Correlation between PIDD expression and clinicopathological variables in HCC patients
To further explore the pathophysiological significance of PIDD expression with tumor characteristics, the clinicopathological data were summarized in Table 1. The results showed that the expression of PIDD was significantly related with AFP (P = 0.039), AJCC stage (P = 0.002) as well as Ki-67 (P = 0.001), while PIDD expression was not correlated with other prognostic factors, such as gender and age. Moreover, we also investigated the correlation between Ki-67 expression and patients’ clinicopathological parameters, through which we observed significant correlations of Ki-67 expression with AFP (P = 0.001) and AJCC stage (P = 0.012), but not with other factors. In addition, we used the Spearman’s correlation coefficient to analyze the correlation between PIDD and Ki-67 expression in the examined HCC tissues. The results indicated that there was a remarkable inverse correlation between PIDD and Ki-67 (Fig. 3a). Combined with these results together, we consider that downregulated expression of PIDD might contribute to the progression of HCC.

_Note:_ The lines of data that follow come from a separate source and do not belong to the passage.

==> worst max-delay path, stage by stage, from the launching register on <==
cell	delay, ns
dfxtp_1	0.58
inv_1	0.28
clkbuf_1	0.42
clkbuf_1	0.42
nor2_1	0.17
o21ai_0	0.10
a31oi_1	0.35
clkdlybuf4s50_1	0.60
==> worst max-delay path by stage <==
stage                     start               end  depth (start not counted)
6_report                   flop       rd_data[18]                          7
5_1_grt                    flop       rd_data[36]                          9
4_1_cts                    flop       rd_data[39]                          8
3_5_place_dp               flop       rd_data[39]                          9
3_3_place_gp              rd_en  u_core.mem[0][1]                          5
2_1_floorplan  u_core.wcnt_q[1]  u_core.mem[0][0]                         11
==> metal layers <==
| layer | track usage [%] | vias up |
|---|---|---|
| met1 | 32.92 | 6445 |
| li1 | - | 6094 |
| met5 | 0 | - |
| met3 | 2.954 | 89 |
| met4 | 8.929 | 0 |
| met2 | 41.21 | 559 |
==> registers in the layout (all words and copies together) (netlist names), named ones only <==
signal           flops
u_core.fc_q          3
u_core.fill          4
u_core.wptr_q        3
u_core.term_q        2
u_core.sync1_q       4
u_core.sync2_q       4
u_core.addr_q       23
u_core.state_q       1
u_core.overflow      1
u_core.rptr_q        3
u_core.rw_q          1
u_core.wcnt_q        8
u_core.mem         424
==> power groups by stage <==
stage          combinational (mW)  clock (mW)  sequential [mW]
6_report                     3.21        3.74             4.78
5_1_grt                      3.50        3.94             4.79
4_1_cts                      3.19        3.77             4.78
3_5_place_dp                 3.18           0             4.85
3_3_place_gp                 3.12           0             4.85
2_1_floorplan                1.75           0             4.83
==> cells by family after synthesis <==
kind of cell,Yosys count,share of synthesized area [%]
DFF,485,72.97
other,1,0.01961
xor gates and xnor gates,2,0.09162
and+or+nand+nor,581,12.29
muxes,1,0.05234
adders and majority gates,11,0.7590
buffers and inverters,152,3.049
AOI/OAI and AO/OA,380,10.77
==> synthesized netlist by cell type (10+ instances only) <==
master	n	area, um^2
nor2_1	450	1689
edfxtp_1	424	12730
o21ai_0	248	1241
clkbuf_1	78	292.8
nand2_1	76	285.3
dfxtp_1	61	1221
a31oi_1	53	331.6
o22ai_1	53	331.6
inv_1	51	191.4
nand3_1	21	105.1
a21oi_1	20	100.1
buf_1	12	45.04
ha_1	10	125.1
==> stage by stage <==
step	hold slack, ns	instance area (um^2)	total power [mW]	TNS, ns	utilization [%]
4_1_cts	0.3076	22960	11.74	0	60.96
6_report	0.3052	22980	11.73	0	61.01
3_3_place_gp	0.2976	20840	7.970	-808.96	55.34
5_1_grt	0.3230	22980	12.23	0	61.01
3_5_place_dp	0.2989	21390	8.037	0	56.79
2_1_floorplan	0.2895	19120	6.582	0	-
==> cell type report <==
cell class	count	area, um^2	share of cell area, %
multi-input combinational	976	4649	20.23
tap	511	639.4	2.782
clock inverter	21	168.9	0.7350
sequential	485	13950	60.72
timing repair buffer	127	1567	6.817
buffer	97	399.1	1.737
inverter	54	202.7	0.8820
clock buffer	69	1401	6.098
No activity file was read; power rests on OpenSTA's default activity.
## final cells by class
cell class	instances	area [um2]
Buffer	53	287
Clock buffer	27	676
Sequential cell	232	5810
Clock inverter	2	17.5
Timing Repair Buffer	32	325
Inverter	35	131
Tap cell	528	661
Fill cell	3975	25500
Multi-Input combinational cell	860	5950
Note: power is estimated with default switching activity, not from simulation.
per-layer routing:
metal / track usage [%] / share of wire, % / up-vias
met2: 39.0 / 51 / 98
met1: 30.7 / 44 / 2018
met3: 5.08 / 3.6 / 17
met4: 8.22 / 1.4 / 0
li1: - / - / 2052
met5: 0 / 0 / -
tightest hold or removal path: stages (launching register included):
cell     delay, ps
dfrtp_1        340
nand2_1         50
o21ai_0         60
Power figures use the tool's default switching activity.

Prognostic significance of PIDD expression
In order to explore the correlation between PIDD expression and patients’ survival, Kaplan–Meier analysis was performed in the total of 99 patients with follow-up data. The survival curves revealed that HCC patients with low PIDD expression had poorer overall survival than those with high PIDD expression (Fig. 3b). However, patients with high Ki-67 expression predicted significantly shortened overall survival (Fig. 3c). Moreover, we evaluated the association of patient’s survival status with clinicopathological parameters using univariate analysis. We found that there was a significant correlation between patients’ survival status and clinicopathological factors such as AFP (P < 0.001), AJCC stage (P < 0.001), the expression of Ki-67 (P = 0.002), and the expression of PIDD (P < 0.001) (Table 2). Multivariate analysis showed that tumor size (P = 0.010), AJCC stage (P < 0.001), and the expression of PIDD (P = 0.040) were independent prognostic factors in HCC patients (Table 3). These data highlighted that PIDD could be a valuable prognostic indicator for the prediction of patients’ survival.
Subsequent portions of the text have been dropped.